Ms. Pratt also secured a grant to help West Tisbury library users without computers of their own.
“We had two outdoor computers under a heat lamp,” she said. “It was huge for people who needed help getting unemployment [and] vaccine signups. Just having computer signups . . . was a huge digital divide for some people.”
Vineyard Haven Library director Amy Ryan said the pandemic helped narrow that technology divide for some of her patrons, who ventured online during lockdown to take advantage of the library’s digital resources — among them free newspaper subscriptions, streaming entertainment and language lessons.
“A lot of people who maybe felt challenged . . . were able to learn to use them,” Ms. Ryan said.
Library staff also reached out to patrons by phone, she said, even substituting personal calls for automated renewal notices.
Although the doors have swung open again, for the time being all six libraries are requiring patrons to limit the length of their visits generally to 30 minutes or less, and to wear masks inside. Staffers are also masked.
“Children will be in the building, and they can’t get vaccinated,” Ms. Hierta said. “We have babies and toddlers that can’t wear a mask . . . we feel very strongly that we can’t rely on the governor’s honor system to keep them safe.”
All six libraries are requiring appointments to use their children’s rooms, while other services vary depending on the individual facility.
In Vineyard Haven, Ms. Ryan is keeping new books for children and teens on the main floor for browsing without an appointment. The building’s lower level is currently closed in order to offer longer hours of operation upstairs.
“We’re understaffed,” said Ms. Ryan, who described a resulting dilemma. “Is it more important to have more hours, or more access? We’re listening to people as they come in to see what’s most important to them,” she said.
In Edgartown, library director Lisa Sherman said staffing is not a problem.
“We have fewer than we normally would but enough,” Ms. Sherman said. “These people are . . . rock stars.”
The Edgartown Library has boosted its wi-fi coverage to extend across Robinson Road to the parking lot, she said, and added more outdoor seating to accommodate patrons who wish to linger past the 30-minute browsing limit.

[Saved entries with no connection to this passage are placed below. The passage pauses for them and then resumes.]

==> config.mk <==
export PLATFORM = sky130hd
export DESIGN_NAME = mem_datos_param
export DESIGN_NICKNAME = d
export VERILOG_FILES = /design/src/rtl/mem_datos_param.sv
export SDC_FILE = /design/constraint.sdc
export NUM_CORES = 1
export LEC_CHECK = 0
export BUFFER_PORTS_ARGS = -buffer_cell sky130_fd_sc_hd__buf_2
export CAP_MARGIN = 20
export CELL_PAD_IN_SITES_DETAIL_PLACEMENT = 0
export CELL_PAD_IN_SITES_GLOBAL_PLACEMENT = 1
export CORE_UTILIZATION = 45
export CTS_BUF_LIST = sky130_fd_sc_hd__clkbuf_8 sky130_fd_sc_hd__clkbuf_16
export DETAILED_ROUTE_END_ITERATION = 16
export PLACE_DENSITY = 0.77
export REMOVE_ABC_BUFFERS = 1
export SYNTH_ARGS = -nofsm -noshare
export SYNTH_HDL_FRONTEND = slang
export SYNTH_SLANG_ARGS = --single-unit
==> constraint.sdc <==
create_clock -name clk -period 3.7 [get_ports clk]
set_input_delay 0.185 -clock clk [delete_from_list [all_inputs] [get_ports clk]]
set_output_delay 0.185 -clock clk [all_outputs]
set_load 0.05 [all_outputs]
==> src/rtl/mem_datos_param.sv <==
// mem_datos_param: parametrised, byte-writable data memory for the processor datapath.
//
// A DEPTH-word array mapped at BASE_ADDR. It is accessed through active-low request
// strobes with WAIT_STATES programmable wait cycles. Each access completes with a
// one-cycle acknowledge, and an error flag marks out-of-range or misaligned addresses.
//
// Ports
//   clk           clock, all state changes on the rising edge
//   rst           synchronous active-high reset
//   Mem_rd        read request strobe, active-low (wins over Mem_wr)
//   Mem_wr        write request strobe, active-low
//   Dir_Mem       byte address
//   Dato_Mem_in   write data
//   Byte_en       write lane enables, lane i = bits [8i+7:8i]
//   Dato_Mem_out  read data, held until the next read completes
//   Mem_busy      high while a request waits (WAIT state)
//   Mem_ack       one-cycle completion pulse
//   Mem_err       qualified by Mem_ack: the access was out of range or misaligned
//
// Configuration macro: MEM_DATOS_INIT_EN
//   defined   : the array is built from reset flops; rst loads word0..2 with fixed
//               values and clears every other word.
//   undefined : rst leaves the array untouched, so the array can map to RAM.

module mem_datos_param #(
  parameter int unsigned             DATA_W       = 32,
  parameter int unsigned             ADDR_W       = 32,
  parameter int unsigned             DEPTH        = 16,
  parameter logic [ADDR_W-1:0]       BASE_ADDR    = 32'h10000000,
  parameter int unsigned             WAIT_STATES  = 1,
  parameter logic [DATA_W-1:0]       DEFAULT_DATA = 32'h0000000F
) (
  input  logic                  clk,
  input  logic                  rst,
  input  logic                  Mem_rd,
  input  logic                  Mem_wr,
  input  logic [ADDR_W-1:0]     Dir_Mem,
  input  logic [DATA_W-1:0]     Dato_Mem_in,
  input  logic [DATA_W/8-1:0]   Byte_en,
  output logic [DATA_W-1:0]     Dato_Mem_out,
  output logic                  Mem_busy,
  output logic                  Mem_ack,
  output logic                  Mem_err
);

  localparam int unsigned NumBytes = DATA_W / 8;
  localparam int unsigned IdxW     = (DEPTH > 1) ? $clog2(DEPTH) : 1;

  typedef enum logic [1:0] {
    StIdle,
    StWait,
    StDone
  } state_e;

  state_e                state_q, state_d;
  logic [3:0]            cnt_q, cnt_d;
  logic [ADDR_W-1:0]     addr_q;
  logic [DATA_W-1:0]     wdata_q;
  logic [NumBytes-1:0]   be_q;
  logic                  op_rd_q;
  logic                  err_q, err_d;
  logic [DATA_W-1:0]     dout_q, dout_d;
  logic                  accept;

  logic [DATA_W-1:0]     mem_q [DEPTH];

  // Address decode on the latched request address.
  logic [ADDR_W-1:0]     offset;
  logic                  in_lo, in_hi, aligned, addr_ok;
  logic [IdxW-1:0]       idx;
  logic                  access;
  logic                  mem_we;
  logic [DATA_W-1:0]     rdata;

  always_comb begin
    offset  = addr_q - BASE_ADDR;
    // An address below the base wraps the subtraction, so it is rejected explicitly.
    in_lo   = (addr_q >= BASE_ADDR);
    in_hi   = ((offset >> 2) < ADDR_W'(DEPTH));
    aligned = (addr_q[1:0] == 2'b00);
    addr_ok = in_lo & in_hi & aligned;
    idx     = offset[IdxW+1:2];
  end

  assign rdata  = mem_q[idx];
  assign access = (state_q == StWait) && (cnt_q == 4'd0);
  // rst has priority, so an access that coincides with reset never commits.
  assign mem_we = access & ~op_rd_q & addr_ok & ~rst;

  // Next-state and datapath updates.
  always_comb begin
    state_d = state_q;
    cnt_d   = cnt_q;
    err_d   = err_q;
    dout_d  = dout_q;
    accept  = 1'b0;

    unique case (state_q)
      StIdle: begin
        err_d = 1'b0;
        if (!Mem_rd || !Mem_wr) begin
          accept  = 1'b1;
          cnt_d   = 4'(WAIT_STATES);
          state_d = StWait;
        end
      end
      StWait: begin
        if (cnt_q != 4'd0) begin
          cnt_d = cnt_q - 4'd1;
        end else begin
          state_d = StDone;
          err_d   = ~addr_ok;
          if (op_rd_q) begin
            dout_d = addr_ok ? rdata : DEFAULT_DATA;
          end
        end
      end
      StDone: begin
        state_d = StIdle;
      end
      default: begin
        state_d = StIdle;
      end
    endcase
  end

  always_ff @(posedge clk) begin
    if (rst) begin
      state_q <= StIdle;
      cnt_q   <= 4'd0;
      err_q   <= 1'b0;
      dout_q  <= '0;
    end else begin
      state_q <= state_d;
      cnt_q   <= cnt_d;
      err_q   <= err_d;
      dout_q  <= dout_d;
    end
  end

  // Request capture; the strobes are only looked at in IDLE.
  always_ff @(posedge clk) begin
    if (rst) begin
      addr_q  <= '0;
      wdata_q <= '0;
      be_q    <= '0;
      op_rd_q <= 1'b0;
    end else if (accept) begin
      addr_q  <= Dir_Mem;
      wdata_q <= Dato_Mem_in;
      be_q    <= Byte_en;
      op_rd_q <= ~Mem_rd;
    end
  end

`ifdef MEM_DATOS_INIT_EN
  always_ff @(posedge clk) begin
    if (rst) begin
      for (int unsigned w = 0; w < DEPTH; w++) begin
        mem_q[w] <= '0;
      end
      mem_q[0] <= DATA_W'(32'h0000000A);
      mem_q[1] <= DATA_W'(32'h0BE12120);
      mem_q[2] <= DATA_W'(32'h00000001);
    end else if (mem_we) begin
      for (int unsigned i = 0; i < NumBytes; i++) begin
        if (be_q[i]) begin
          mem_q[idx][8*i +: 8] <= wdata_q[8*i +: 8];
        end
      end
    end
  end
`else
  // No reset on the array so it can map to block or distributed RAM.
  always_ff @(posedge clk) begin
    if (mem_we) begin
      for (int unsigned i = 0; i < NumBytes; i++) begin
        if (be_q[i]) begin
          mem_q[idx][8*i +: 8] <= wdata_q[8*i +: 8];
        end
      end
    end
  end
`endif

  assign Dato_Mem_out = dout_q;
  assign Mem_busy     = (state_q == StWait);
  assign Mem_ack      = (state_q == StDone);
  assign Mem_err      = (state_q == StDone) & err_q;

endmodule

==> results.cfg <==
[routing]
drt-total-wl_mm = 53.8
avgViaCountPerCell = 5.65
detailed_route_via_count = 12600
final_antenna_net_count = 0
drc = 0
detail_route.first_pass.iterations = 5
first_iter_violations = 1234
wl_per_cell_um = 24.0

[die]
effective_utilization_at_floorplan_pct = 45.6
core_region_um2 = 51400
placementRows = 83
dieHeight_um = 230
die_width_um = 230
boundaryPins = 107
die_area_um2 = 53000

[placement]
gp_congestion = 0.826
buffer_ports.inserted = 106
postPlaceCellArea_um2 = 24800
preCtsSetupSlack_ns = 0.588
hpwlAfterDp_mm = 33.3

[timing]
achievable_freq_ghz = 0.319
max_slew_margin_pct = 33.7
timing.clock.skew_ns = 0.0156
final.min_clock_period_ns = 3.13
unrepaired_setup_endpoints_after_global_routing = no
min_period_over_period_pct = 84.6
worst-slew-pin-transition_ns = 0.993
hold_slack_ns = 0.0344
setup_viol_count_final = 0
finalHoldViolations = 0
timing_max_transition_violations_final = 0
finalWorstSetupSlack_ns = 0.568

[pwr]
swShare_pct = 22.4
largest_voltage_drop_on_the_vdd_net_mv = 0.368
power_per_cell_area_nw_per_um2 = 555
post-layout-total-power_mw = 15.3
power.share.clock_pct = 40.8
power_switching_mw = 3.42
p_leak_nw = 9.22
power.sequential.fraction_pct = 52.2
cell_internal_pwr_mw = 11.9
comb_power_share_pct = 7.0

[cells_and_area]
final_layout_size_suffix_gt1_share_pct = 24.3
fillers = 3970
areaGrowthSynthToFinish_pct = 17.3
fin_nets = 1580
n_antenna_cell = 0
final_cell_area_um2 = 27500
finish.utilization_pct = 53.5

[global_routing]
initial_antenna_violation_count = 0
grt_start_max_net_pins = 50
grt_usage_pct = 20.4
grt_pass1_wl_mm = 80.1
globalRouteOverflowTotal = 0
first_global_vias = 12900

[synth]
ys_seq_area_share_pct = 74.8
synth.distinct_cells = 43
cells_taking_the_most_area_after_synthesis = sky130_fd_sc_hd__edfxtp_1 (66%), sky130_fd_sc_hd__mux4_2 (11%), sky130_fd_sc_hd__dfxtp_1 (9.2%)
synthDominantCellAreaShare_pct = 65.6
synthTopCellsByCount = sky130_fd_sc_hd__edfxtp_1 (512), sky130_fd_sc_hd__nand2_1 (179), sky130_fd_sc_hd__mux4_2 (116), sky130_fd_sc_hd__dfxtp_1 (108), sky130_fd_sc_hd__a21oi_1 (71)
synthMostInstantiatedCell = sky130_fd_sc_hd__edfxtp_1
synth-edff-count = 512
synth-async-reset-ratio_pct = 0
synth_ff_type = sky130_fd_sc_hd__edfxtp_1
post_synth_instance_area_um2 = 23400
synth_top_cell_by_area = sky130_fd_sc_hd__edfxtp_1
yosysWarningCount = 0
synthesis.area_per_instance_um2 = 17.9
synth_seq_cells = 620
syn_inst = 1309

[worst_setup_path]
crit_path_max_fanout = 16
max_stage_delay_ns = 0.78
path_cells = inv_1 > ha_1 > or3b_1 > nor3_2 > nand4_2 > nor2_1
critical_path_buf_inv_count = 1
critical_path.slowest_cell = sky130_fd_sc_hd__nor2_1
worstPathArrival_ns = 3.37
critical_path_required_ns = 3.94
critPathCaptureType = flip-flop
kind_of_cell_with_the_highest_combined_delay_on_the_critical_path = simple AND/OR/NAND/NOR gates
timing.setup.critical_path_class = reg2reg
timing.critical_path.from_type = flip-flop

[clocking]
worst_setup_hold_path_clk_slew_ns = 0.06
ctsHtreeMaxLevel = 2
numClockSinks = 620
cts_tree = built
cts_setup_buffers = 0
worst_skew_pair.late_latency_ns = 0.62
clock_tree.buffer_depth = 3
cts-buffers-inserted = 59
ctsRootBufferMaster = sky130_fd_sc_hd__clkbuf_16

[worst_hold_path]
hold_path.class = in2reg

[job]
cap_violations = 0

[outcome]
outcome = completed
## state kept, by name, indices dropped and copies added, names as in the netlist
signal and flops:
cnt_q 4, addr_q 32, wdata_q 32, Dato_Mem_out 32, be_q 4, op_rd_q 1
err_q 1, state_q 2, mem_q 512
## routing by layer
metal | track usage [%] | part of all wire [%] | vias up
li1 | - | - | 5597
met5 | 0 | 0 | -
met1 | 27.4 | 41 | 6443
met2 | 33.6 | 49 | 509
met3 | 4.45 | 7.9 | 79
met4 | 5.71 | 2.1 | 0
## per-stage QoR
step,cells,TNS [ns]
6_report,2237,0
5_1_grt,2237,0
4_1_cts,2237,0
3_5_place_dp,2055,0
3_3_place_gp,2055,0
2_1_floorplan,1227,-1523.75
## placed cells by master (no fill, tap or decap), types with 2 or more instances in the layout
master	n
sky130_fd_sc_hd__nor4_1	7
sky130_fd_sc_hd__xor2_1	2
sky130_fd_sc_hd__bufinv_16	10
sky130_fd_sc_hd__clkinv_2	13
sky130_fd_sc_hd__nor2b_1	7
sky130_fd_sc_hd__nor2_1	66
sky130_fd_sc_hd__nor3_1	5
sky130_fd_sc_hd__a32o_1	28
sky130_fd_sc_hd__mux4_2	116
sky130_fd_sc_hd__nand3_1	7
sky130_fd_sc_hd__clkinv_1	5
sky130_fd_sc_hd__nor4_2	3
sky130_fd_sc_hd__and2_1	2
sky130_fd_sc_hd__buf_2	105
sky130_fd_sc_hd__clkinvlp_4	2
sky130_fd_sc_hd__mux4_1	12
sky130_fd_sc_hd__ha_1	2
sky130_fd_sc_hd__a221oi_1	8
sky130_fd_sc_hd__inv_1	20
sky130_fd_sc_hd__edfxtp_1	512
sky130_fd_sc_hd__a22o_1	4
sky130_fd_sc_hd__clkbuf_8	4
sky130_fd_sc_hd__dfxtp_4	2
sky130_fd_sc_hd__a22oi_1	56
sky130_fd_sc_hd__nand2_1	179
sky130_fd_sc_hd__inv_6	4
sky130_fd_sc_hd__nand4_2	4
sky130_fd_sc_hd__buf_4	41
sky130_fd_sc_hd__dfxtp_1	106
sky130_fd_sc_hd__a21oi_1	70
sky130_fd_sc_hd__buf_12	2
sky130_fd_sc_hd__clkbuf_16	59
sky130_fd_sc_hd__dlygate4sd3_1	70
## path summary, 6_finish.rpt
kind,from,to,slack (ns),cells after the start
max,cnt_q[0],mem_q[8][20],0.57,6
min,rst,cnt_q[1],0.03,2
max reg2reg,cnt_q[0],mem_q[8][20],0.57,6
min reg2reg,be_q[1],be_q[1],0.45,2
## kinds of logic (layout without fill, tap and decap cells)
group | count (synthesis) | after routing | synth area share [%]
flops | 620 | 620 | 74.8
xor+xnor | 2 | 2 | 0.0747
fa+ha+maj | 2 | 2 | 0.107
simple gates | 295 | 295 | 5.40
buf+inv | 90 | 338 | 2.01
compound gates | 171 | 171 | 5.07
mux | 129 | 129 | 12.5
## cell type report
class	count	area, µm²	area share, %
Inverter	8	30.0	0.109
Clock buffer	63	1530	5.57
Tap cell	680	851	3.09
Clock inverter	49	497	1.81
Timing Repair Buffer	218	1570	5.72
Multi-Input combinational cell	599	5490	19.9
Sequential cell	620	17500	63.8
## power groups by stage
stage	clock network, mW	logic, mW	registers [mW]
CTS	6.32	1.07	7.98
global route	6.58	1.16	8.00
finish	6.23	1.07	7.98
detailed placement	0	1.01	8.13
floorplan	0	0.686	8.06
global placement	0	1.00	8.12
## timing repair
item                                   4_1_cts  5_1_grt
endpoints found under the hold margin       69        0
hold buffers                                70        0
resized for setup                            0        0
(Power assumes the default switching activity.)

For librarians trained to serve their communities, the changes brought about by the pandemic were profound, calling into question their reason for being.
“The library’s all about sharing . . . and at that time it didn’t seem safe to share physical things,” Ms. Pratt said.
But after more than a year of sharing remotely, in-person visits and browsing are once more on the menu at Island libraries.
“Everybody’s just been so happy to be back. It’s incredibly heartwarming,” Ms. Ryan said.